Cancer of unknown origin is a rare disease and cancer of unknown origin-renal cell carcinoma is rarely identified and only consisted of 5% of cancer of unknown primary origin. The disease prognosis is typically poor because of no standard and effective therapy. To our review, 23 cases have been reported and treated with conventional chemotherapy or tyrosine-kinase inhibitors alone; accordingly, most patients showed partial response or progression diseases with short survival time. Herein, we presented two cases of metastatic renal cell carcinoma without a primary origin. One case was papillary type and another one was clear cell type.

Case presentation:

Case 1: A 63-year-old man with a medical history of coronary artery disease, hypertension, and stage 4 chronic kidney disease presented with persistent neck pain for two months. He sought medical attention at an otolaryngologist clinic due to the presence of a painful neck mass. The neck mass showed a non-mobile, left supraclavicular lymph node measuring 1.2 cm in the greatest dimension. The lymph node biopsy exhibited large epithelioid tumor cells with ovoid nuclei, occasional prominent nucleoli, eosinophilic cytoplasm, and arranged in a mixed acinar, papillary, and infiltrating pattern. These tumor cells showed positive reactivity to CK and PAX8 and negativity to GATA3, p63, and TTF-1 using IHC studies. The tumor morphology and immunohistochemistry staining characteristics were diagnosed as metastatic papillary renal cell carcinoma. Imaging studies of abdominal and chest CT revealed many enlarged lymph nodes in various locations throughout the body, including the left gastric chain, common hepatic chain, retro-caval space, celiac axis, para-aortic region, aorto-caval space, mesentery, bilateral Gerota fascia, inferior-mesentery-artery chain, perirectal space, bilateral common iliac chains, bilateral hypogastric chains, bilateral external iliac chains, bilateral obturator spaces, and both inguinal regions. The imaging also showed left renal vein thrombosis extending from the renal vein to the inferior vena cava, as well as the involvement of the left adrenal vein. There was no evidence of a solid renal mass on either side of the kidney. The patient was further treated as metastatic renal cell carcinoma, International-Metastatic-RCC-Database-Consortium (IMDC) intermediate risk with systemic therapy of pembrolizumab followed by cabozantinib+ nivolumab then added ipilimumab due to progression.

Case 2:

A 71-year-old man presented low back pain lasting for 2 months. Imaging studies revealed one osteolytic lesion in the spine lumbar 4 vertebral body and another one on the left iliac bone. Biopsies of the L4 and left iliac bone lesions revealed epithelioid tumor cells with clear cytoplasm and oval nuclei in a delicate vascular stroma, and IHC analysis showed positive reactivity to CK, PAX8, CD10 and CA-IX, and negativity to NKX3.1, p63, CK7, and AMACR, compatible with the pathologic diagnosis of metastatic clear cell renal cell carcinoma.

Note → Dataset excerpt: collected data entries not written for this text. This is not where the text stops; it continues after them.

[src/rtl/board_commit_scheduler_commit_fifo.sv]
// Synchronous FIFO with full/empty flags; head entry is presented combinationally.
module board_commit_scheduler_commit_fifo #(
  parameter int WIDTH = 11,
  parameter int DEPTH = 4
) (
  input  logic             clk,
  input  logic             rst,
  input  logic             push,
  input  logic [WIDTH-1:0] wr_data,
  input  logic             pop,
  output logic [WIDTH-1:0] rd_data,
  output logic             full,
  output logic             empty
);
  localparam int AW = $clog2(DEPTH);

  logic [WIDTH-1:0] mem [DEPTH];
  logic [AW:0]      wr_ptr;
  logic [AW:0]      rd_ptr;

  // Pointers carry one wrap bit so full and empty are distinguishable.
  assign empty   = (wr_ptr == rd_ptr);
  assign full    = (wr_ptr[AW-1:0] == rd_ptr[AW-1:0]) && (wr_ptr[AW] != rd_ptr[AW]);
  assign rd_data = mem[rd_ptr[AW-1:0]];

  always_ff @(posedge clk) begin
    if (push && !full) mem[wr_ptr[AW-1:0]] <= wr_data;
  end

  always_ff @(posedge clk) begin
    if (rst) begin
      wr_ptr <= '0;
      rd_ptr <= '0;
    end else begin
      if (push && !full) wr_ptr <= wr_ptr + 1'b1;
      if (pop && !empty) rd_ptr <= rd_ptr + 1'b1;
    end
  end
endmodule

The patient underwent PET/CT revealed no other lesions in addition to the two bone metastases. Laboratory data, including hemoglobin, corrected calcium, neutrophil counts, and platelets, were all within normal limits, and Karnofsky performance score was 100%. MRI showed no tumor in the bilateral kidneys. According to the IMDC classification, the patient received systemic therapy with cabozantinib 40 mg daily from September 2022 until the present. In addition, palliative intensity modulated radiation therapy to L4 spine and left iliac bone metastases for 36Gy/12Fr. Now the patient has remained stable for 6 months

Conclusion: Our case demonstrated two cases of metastatic renal cell carcinoma without primary tumor treated with a combination of immunotherapy and tyrosine kinase inhibitor. More studies will be warranted to determine the efficacy of combination therapy in metastatic RCC without primary origin.